Mas o fato é que, estando ou não doente, se há uma coisa que não tenho é sangue de barata! Sempre fui sangüíneo, e, por isso, quando certas coisas passam do limite da aceitável, vêm-me ímpetos tremendos. Afinal, ser tolerante não é tolerar o intolerável, não obstante possamos, como cristãos, oferecer tudo a Deus em desagravo aos que nos querem fazer mal ou querem fazê-lo a quem amamos. Eu hoje sei que, nessas horas, só mesmo Deus para temperar o calor que me corre nas veias. Foi o que aconteceu anteontem, quando eu soube de uma trama contra uma pessoa espiritual, por coincidência no exato momento de uma dessas crises. Certamente porque Deus quer santificá-la, mas isto não retira de nós a tristeza com o fato.
Eu poderia dizer muitas coisas (e talvez um dia o faça), em razão do que está em jogo. Por ora, ocorreu-me apenas postar o trecho de uma das cartas de Santa Catarina de Sena, Mística e Doutora da Igreja, sobre a vida religiosa — em duas faces de uma mesma moeda.
E, por ora, mais não digo.
SANTA CATARINA DE SENA
(Trecho da Carta 67)
A vida religiosa(...)
"2. O religioso indigno desse nome
Lembrai-vos, caríssimos filhos, que pode existir religioso que não vive conforme a Regra, [que vive] sem bons costumes religiosos, lascivamente, com desejos errados, impaciente, descontente com as observâncias regulares da Ordem, por demais alegre em divertimentos e prazeres do mundo, soberbo e vazio. Dessa soberba e vacuidade procede a desonestidade mental e corporal. É possível haver religioso sedento de honras, posições sociais e riquezas materiais, que são a morte para a alma, e vergonha e confusão para os consagrados. Tal religioso seria uma flor malcheirosa e desagradável a Deus, aos anjos e aos homens. Seria digno de condenação, pois encaminha-se para a morte eterna. Desejando riquezas, empobrece; querendo honra, se rebaixa; procurando o prazer sensível e o cuidado de si fora de Deus, termina odiando-se; desejoso de saciar-se com prazeres do mundo, acaba passando fome e dessa fome vem a morrer. Porque as realidades e prazeres do mundo não conseguem saciar a alma humana. As criaturas materiais foram feitas para o homem e o homem para Deus. As criaturas materiais não podem satisfazer o homem, dado que são menores que ele. Somente Deus, Criador e artífice de tudo, é capaz de saciá-lo. Por isso aquele religioso morre de fome [espiritual]!

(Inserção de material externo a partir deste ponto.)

--- src/rtl/eq_pkg.sv ---
// eq_pkg: word widths, FSM encoding and default coefficient sheet
// for the three-band equaliser biquad bank.
package eq_pkg;

  localparam int DECIM    = 14;
  localparam int MAGN     = 8;
  localparam int N        = DECIM + MAGN + 1;
  localparam int ACC_W    = 2 * N + 3;
  localparam int NUM_SECT = 6;
  localparam int NUM_TAPS = 5;
  localparam int NUM_COEF = NUM_SECT * NUM_TAPS;

  typedef logic signed [N-1:0] word_t;

  typedef enum logic [1:0] {
    S_IDLE,
    S_MAC,
    S_WB,
    S_DONE
  } state_t;

  localparam logic signed [ACC_W-1:0] SAT_HI =
    {{(ACC_W-N+1){1'b0}}, {(N-1){1'b1}}};
  localparam logic signed [ACC_W-1:0] SAT_LO =
    {{(ACC_W-N+1){1'b1}}, {(N-1){1'b0}}};

  // b0,b1,b2,a1,a2 per section; a1/a2 already negated so all taps add
  localparam word_t COEF_DEFAULT [NUM_COEF] = '{
    23'h000040, 23'h000080, 23'h000040, 23'h007E00, 23'h7FC1C0,
    23'h003F00, 23'h7F8200, 23'h003F00, 23'h007E00, 23'h7FC1C0,
    23'h000400, 23'h000800, 23'h000400, 23'h006000, 23'h7FE800,
    23'h003000, 23'h7FA000, 23'h003000, 23'h006000, 23'h7FE800,
    23'h001800, 23'h003000, 23'h001800, 23'h002000, 23'h7FF000,
    23'h001000, 23'h7FE000, 23'h001000, 23'h002000, 23'h7FF000
  };

  function automatic word_t sat_n(input logic signed [ACC_W-1:0] acc);
    logic signed [ACC_W-1:0] sh;
    sh = acc >>> DECIM;
    if (sh > SAT_HI) return {1'b0, {(N-1){1'b1}}};
    if (sh < SAT_LO) return {1'b1, {(N-1){1'b0}}};
    return sh[N-1:0];
  endfunction

endpackage

--- src/rtl/biquad_mac.sv ---
// biquad_mac: shared signed multiply-accumulate with Q-format
// rescale and saturation of the section result.
module biquad_mac
  import eq_pkg::*;
(
  input  logic         clk,
  input  logic         rst_n,
  input  logic         i_clr,
  input  logic         i_en,
  input  logic [N-1:0] i_coef,
  input  logic [N-1:0] i_x,
  output logic [N-1:0] o_y
);

  logic signed [2*N-1:0]   w_prod;
  logic signed [ACC_W-1:0] w_base;
  logic signed [ACC_W-1:0] r_acc;

  assign w_prod = $signed(i_coef) * $signed(i_x);
  assign w_base = i_clr ? '0 : r_acc;

  always_ff @(posedge clk) begin
    if (!rst_n) begin
      r_acc <= '0;
    end else if (i_en) begin
      r_acc <= w_base + ACC_W'(w_prod);
    end
  end

  assign o_y = sat_n(r_acc);

endmodule

--- src/rtl/biquad_bank_sched.sv ---
// biquad_bank_sched: one shared MAC walks six biquad sections per
// sample (low/mid/high band, LP then HP) and updates band outputs.
module biquad_bank_sched
  import eq_pkg::*;
(
  input  logic         clock,
  input  logic         reset,
  input  logic         gen_enable,
  input  logic         sample_strobe,
  input  logic [N-1:0] dato_entrada,
  input  logic         coef_we,
  input  logic [4:0]   coef_addr,
  input  logic [N-1:0] coef_data,
  output logic [N-1:0] out_b,
  output logic [N-1:0] out_m,
  output logic [N-1:0] out_a,
  output logic         out_valid,
  output logic         busy,
  output logic         overrun
);

  state_t       r_state, w_next;
  logic [2:0]   r_sect, r_tap;
  word_t        r_sample, r_yprev;
  word_t        r_coef [NUM_COEF];
  word_t        r_u1 [NUM_SECT];
  word_t        r_u2 [NUM_SECT];
  word_t        r_y1 [NUM_SECT];
  word_t        r_y2 [NUM_SECT];
  logic [N-1:0] r_out_b, r_out_m, r_out_a;
  logic         r_overrun;
  logic         w_start, w_mac, w_wb;
  logic [4:0]   w_caddr;
  word_t        w_u, w_x, w_y;

  assign w_start = sample_strobe && gen_enable;
  assign w_mac   = (r_state == S_MAC);
  assign w_wb    = (r_state == S_WB);
  assign w_caddr = {2'b0, r_sect} * 5'd5 + {2'b0, r_tap};
  // odd sections are the HP half of a band, fed by the LP half
  assign w_u     = r_sect[0] ? r_yprev : r_sample;

  always_ff @(posedge clock) begin
    if (!reset) r_state <= S_IDLE;
    else        r_state <= w_next;
  end

  always_comb begin
    w_next = r_state;
    unique case (r_state)
      S_IDLE:  if (w_start) w_next = S_MAC;
      S_MAC:   if (r_tap == 3'd4) w_next = S_WB;
      S_WB:    w_next = (r_sect == 3'd5) ? S_DONE : S_MAC;
      S_DONE:  w_next = S_IDLE;
      default: w_next = S_IDLE;
    endcase
  end

  always_comb begin
    w_x = '0;
    unique case (1'b1)
      r_tap == 3'd0: w_x = w_u;
      r_tap == 3'd1: w_x = r_u1[r_sect];
      r_tap == 3'd2: w_x = r_u2[r_sect];
      r_tap == 3'd3: w_x = r_y1[r_sect];
      default:       w_x = r_y2[r_sect];
    endcase
  end

  biquad_mac u_mac (
    .clk    (clock),
    .rst_n  (reset),
    .i_clr  (r_tap == 3'd0),
    .i_en   (w_mac),
    .i_coef (r_coef[w_caddr]),
    .i_x    (w_x),
    .o_y    (w_y)
  );

  always_ff @(posedge clock) begin
    if (!reset) begin
      r_sect    <= '0;
      r_tap     <= '0;
      r_sample  <= '0;
      r_yprev   <= '0;
      r_out_b   <= '0;
      r_out_m   <= '0;
      r_out_a   <= '0;
      r_overrun <= 1'b0;
      for (int i = 0; i < NUM_COEF; i++) r_coef[i] <= COEF_DEFAULT[i];
      for (int s = 0; s < NUM_SECT; s++) begin
        r_u1[s] <= '0;
        r_u2[s] <= '0;
        r_y1[s] <= '0;
        r_y2[s] <= '0;
      end
    end else begin
      if (sample_strobe && r_state != S_IDLE) r_overrun <= 1'b1;
      if (r_state == S_IDLE) begin
        if (coef_we && coef_addr < 5'(NUM_COEF)) r_coef[coef_addr] <= coef_data;
        if (w_start) begin
          r_sample <= dato_entrada;
          r_sect   <= '0;
          r_tap    <= '0;
        end
      end
      if (w_mac) r_tap <= (r_tap == 3'd4) ? 3'd0 : r_tap + 3'd1;
      if (w_wb) begin
        r_u2[r_sect] <= r_u1[r_sect];
        r_u1[r_sect] <= w_u;
        r_y2[r_sect] <= r_y1[r_sect];
        r_y1[r_sect] <= w_y;
        r_yprev      <= w_y;
        r_sect       <= (r_sect == 3'd5) ? 3'd0 : r_sect + 3'd1;
        if (r_sect == 3'd1) r_out_b <= w_y;
        if (r_sect == 3'd3) r_out_m <= w_y;
        if (r_sect == 3'd5) r_out_a <= w_y;
      end
    end
  end

  assign out_b     = r_out_b;
  assign out_m     = r_out_m;
  assign out_a     = r_out_a;
  assign out_valid = (r_state == S_DONE);
  assign busy      = (r_state != S_IDLE);
  assign overrun   = r_overrun;

endmodule

--- config.mk ---
export PLATFORM = sky130hd
export DESIGN_NAME = biquad_bank_sched
export DESIGN_NICKNAME = d
export VERILOG_FILES = /design/src/rtl/eq_pkg.sv /design/src/rtl/biquad_mac.sv /design/src/rtl/biquad_bank_sched.sv
export SDC_FILE = /design/constraint.sdc
export NUM_CORES = 2
export LEC_CHECK = 0
export BUFFER_PORTS_ARGS = -buffer_cell sky130_fd_sc_hd__buf_2
export CELL_PAD_IN_SITES_DETAIL_PLACEMENT = 1
export CELL_PAD_IN_SITES_GLOBAL_PLACEMENT = 1
export CORE_ASPECT_RATIO = 2
export CORE_MARGIN = 4
export CORE_UTILIZATION = 54
export DETAILED_ROUTE_END_ITERATION = 6
export PLACE_DENSITY_LB_ADDON = 0.1
export REMOVE_ABC_BUFFERS = 1
export SLEW_MARGIN = 5
export SYNTH_ARGS = -nofsm -noshare
export SYNTH_HDL_FRONTEND = slang
export SYNTH_SLANG_ARGS = --single-unit
--- constraint.sdc ---
create_clock -name clock -period 13.1 [get_ports clock]
set_input_delay 0.655 -clock clock [delete_from_list [all_inputs] [get_ports clock]]
set_output_delay 0.655 -clock clock [all_outputs]
set_load 0.1 [all_outputs]
==> results by group <==
Status
  • Status: finished, final reports clean

Setup path
  • Crit-path slowest cell: fa_4
  • Most common cell on crit path: fa_1
  • Buffering stage count on the worst path with inverters included: 4
  • CP max stage delay: 1320 ps
  • CP arrival: 12200 ps
  • CP delay by family, top: adder cells
  • CP endpoint kind: register
  • CP Class: register to register
  • CP Launch Type: register
  • Required @ worst endpoint: 13800 ps
  • Critical Path Fanout Max: 31

Yosys
  • Post-synthesis register bit count: 1648
  • Combinational family with the most area after synthesis: adder cells
  • Synth Area in Simple Gates: 0.1283
  • Compound-cell area share of the yosys netlist: 0.02749
  • Top cell type's share of synthesized area: 0.4663
  • Asr flop ratio synth: 0
  • XOR/XNOR share of the synthesized area: 0.004791
  • Cell Area, Synth: 94800 sq um
  • Synth Area in Adders: 0.1629
  • Mux contribution to synthesized area: 0.1145
  • Area leader, netlist: edfxtp_1
  • Seq/Total Area, Yosys: 0.5034
  • Cells after Synth: 7316
  • Dominant cells by area after synthesis: edfxtp_1 47%, fa_1 14%, mux4_2 9.8%, and2_1 3.8%, dfxtp_1 3.7%
  • Primary FF master, synth: edfxtp_1
  • Post-synth EDFFs: 1472
  • Ys Warns: 0
  • Mean area per synthesized cell: 12.96 sq um
  • Distinct cells, synth: 71

Timing
  • Final Hold Fails: 0
  • Max Slew Vio Count: 0
  • Final setup viols: 0
  • RSZ-0062 raised after global routing: no
  • Actual slew at the worst max-slew pin: 1337 ps
  • FMAX: 0.08694 GHz
  • Clock Skew: 51.27 ps
  • Min Tclk post-route: 11500 ps
  • Slew headroom: 0.09931
  • Final setup margin: 1598 ps
  • Hold slack: 68.36 ps
  • Final period util: 0.8780

Clock tree
  • Post-CTS Setup Bufs: 0
  • Num CTS Buffers: 154
  • Htree depth: 4
  • CTS clk-pin slew, worst paths: 70 ps
  • Post-CTS sizing: 0
  • Skew-Pair Late Insertion Delay: 830 ps
  • CTS tree: done
  • Max clock buf depth: 4
  • CTS Sinks: 1648
  • CTS Root Cell: clkbuf_16
  • CTS Hold Bufs: 0

Cells and area
  • Final Instance Area: 103100 sq um
  • Post-Layout Cell Count: 9691
  • Fill cell count: 17.00k
  • Multi-input logic area: 42500 sq um
  • Most common cell after layout, fill and taps aside: edfxtp_1
  • Nets: 8173
  • Commonest cells after routing, fill and taps aside: 1472 x edfxtp_1, 881 x inv_1, 711 x nor2_1
  • Synthesis-to-finish area growth: 8.763%
  • Register area: 47740 sq um
  • Share of cells above drive strength 1: 0.1471

Die
  • Die Area: 182700 sq um
  • # rows: 217
  • Die height: 600.5 microns
  • Ports: 128
  • Starting Density: 0.5430
  • Die W: 304.3 microns
  • Core area: 174600 sq um

Worst hold path
  • Hold crit path type: primary input to register

Global routing
  • Met2 usage: 0.6439
  • Global route overflow: 0
  • First-pass GRT wire length: 433500 microns
  • Largest net degree at the start of global routing: 93
  • GR Util met1: 0.3141
  • Gr busiest metal: met2
  • Initial antenna violation count: 5
  • Grt met3 use: 0.03222
  • Global Route Usage Sum: 0.3223
  • Vias in the first global route: 67.16k

Placed design
  • Placer Congestion: 0.8946
  • Detailed placement HPWL: 210800 microns
  • Pre-CTS setup slack: 1528 ps
  • Cell Area, Placed: 98270 sq um
  • Placed cells: 9425
  • I/O Buffers: 127

Drt
  • 1st-iter DRT viols: 3921
  • Final ANT Viol Nets: 0
  • Vias: 58.36k
  • TritonRoute pass-1 iters: 5
  • DRC violations left: 0
  • Wire per inst: 30.12 microns
  • Number of vias per cell: 6.022
  • Drt total wl: 291900 microns

Power
  • Tot Pwr: 21.82 mW
  • Pwr dens: 211.6 nW/um^2
  • Leak Pwr: 39.14 nW
  • Max VDD drop: 0.2526 mV

Run
  • MaxCap Viol Count: 0
routing by layer:
layer / vias up / wire length (microns)
li1: 24553 / -
met1: 30910 / 90160
met2: 1994 / 168400
met3: 896 / 11860
met4: 4 / 21390
met5: - / 28
cell type report:
cell class,count,share of cell area
diodes,2,0.00004854
well taps,2299,0.02790
flip-flops and latches,1648,0.4630
multi-input cells,4321,0.4122
repair buffers,275,0.01781
inverters,882,0.03216
clock buffers,192,0.04048
clock inverters,72,0.006419
flip-flops by register name, indices dropped and copies added (netlist names), named ones only:
signal       cells
r_sample        23
out_m           23
r_u2           184
r_sect           3
r_yprev         23
r_y1           184
r_coef         736
r_y2           184
r_state          2
overrun          1
r_tap            3
u_mac.r_acc     49
out_a           23
r_u1           184
out_b           23
cell usage after synthesis, types with 13 or more instances:
library cell and instances:
a21o_1 30, a21oi_1 189, and2_1 575, and3_1 18, buf_1 23, buf_2 86, buf_4 29, buf_6 14
clkbuf_1 358, dfxtp_1 176, edfxtp_1 1472, fa_1 665, ha_1 170, inv_1 882, mux2i_1 116, mux4_2 414
nand2_1 391, nand2b_1 320, nand3_1 27, nand4_1 13, nor2_1 734, nor2b_1 46, nor3_1 25, o21ai_0 92
o22ai_1 45, or2_2 44, or3_1 174, xnor2_1 28, xor2_1 22
worst reg2reg max path, delay by kind of cell, from the launching register on:
kind,cells,cell delay (ps)
AO/OA/AOI/OAI,4,1180
flip-flops,1,560
adder cells (fa/ha/maj),11,6270
buffers and inverters,4,870
multiplexers,2,1420
AND/OR/NAND/NOR,4,1080
kinds of logic after synthesis:
group | Yosys count
muxes | 550
and+or+nand+nor | 2398
AOI/OAI and AO/OA | 441
xor gates and xnor gates | 51
DFF | 1648
adders and majority gates | 835
other | 1
buffers and inverters | 1392
through the flow:
| step | TNS (ps) | utilization |
|---|---|---|
| finish | 0 | 0.5906 |
| global route | 0 | 0.5906 |
| CTS | 0 | 0.5906 |
| detailed placement | 0 | 0.5629 |
| global placement | 0 | 0.5629 |
| floorplan | -120730 | - |
path summary, 6_finish.rpt:
check             slack, ps              end          start  cells after the start
setup / recovery       1600  u_mac.r_acc[43]      r_sect[2]                     25
hold / removal           70          overrun  sample_strobe                      3
setup reg to reg       1600  u_mac.r_acc[43]      r_sect[2]                     25
hold reg to reg         450         out_m[0]       out_m[0]                      2
power breakdown:
group	internal [mW]	switching, mW
registers	5.87	0.104
clock network	2.49	1.98
logic	4.17	7.19
No activity file was read; power rests on OpenSTA's default activity.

3. Como vive o bom religioso.
Não agem assim as flores perfumadas, ou seja, os verdadeiros religiosos obedientes à Regra da Ordem. Não desobedecem; prefeririam morrer. Sobretudo no que se refere ao voto feito na profissão religiosa, quando prometem obediência, pobreza voluntária e continência da mente e do corpo. (...) Os verdadeiros religiosos não investigam a vontade de quem os governa; simplesmente obedecem. (...) o religioso humilde compreende que a pobreza voluntária das coisas do mundo enriquece a alma e a liberta da escravidão, torna-o benigno e manso, afasta-o da vacuidade da fé na esperança das coisas transitórias e traz a fé viva da esperança verdadeira".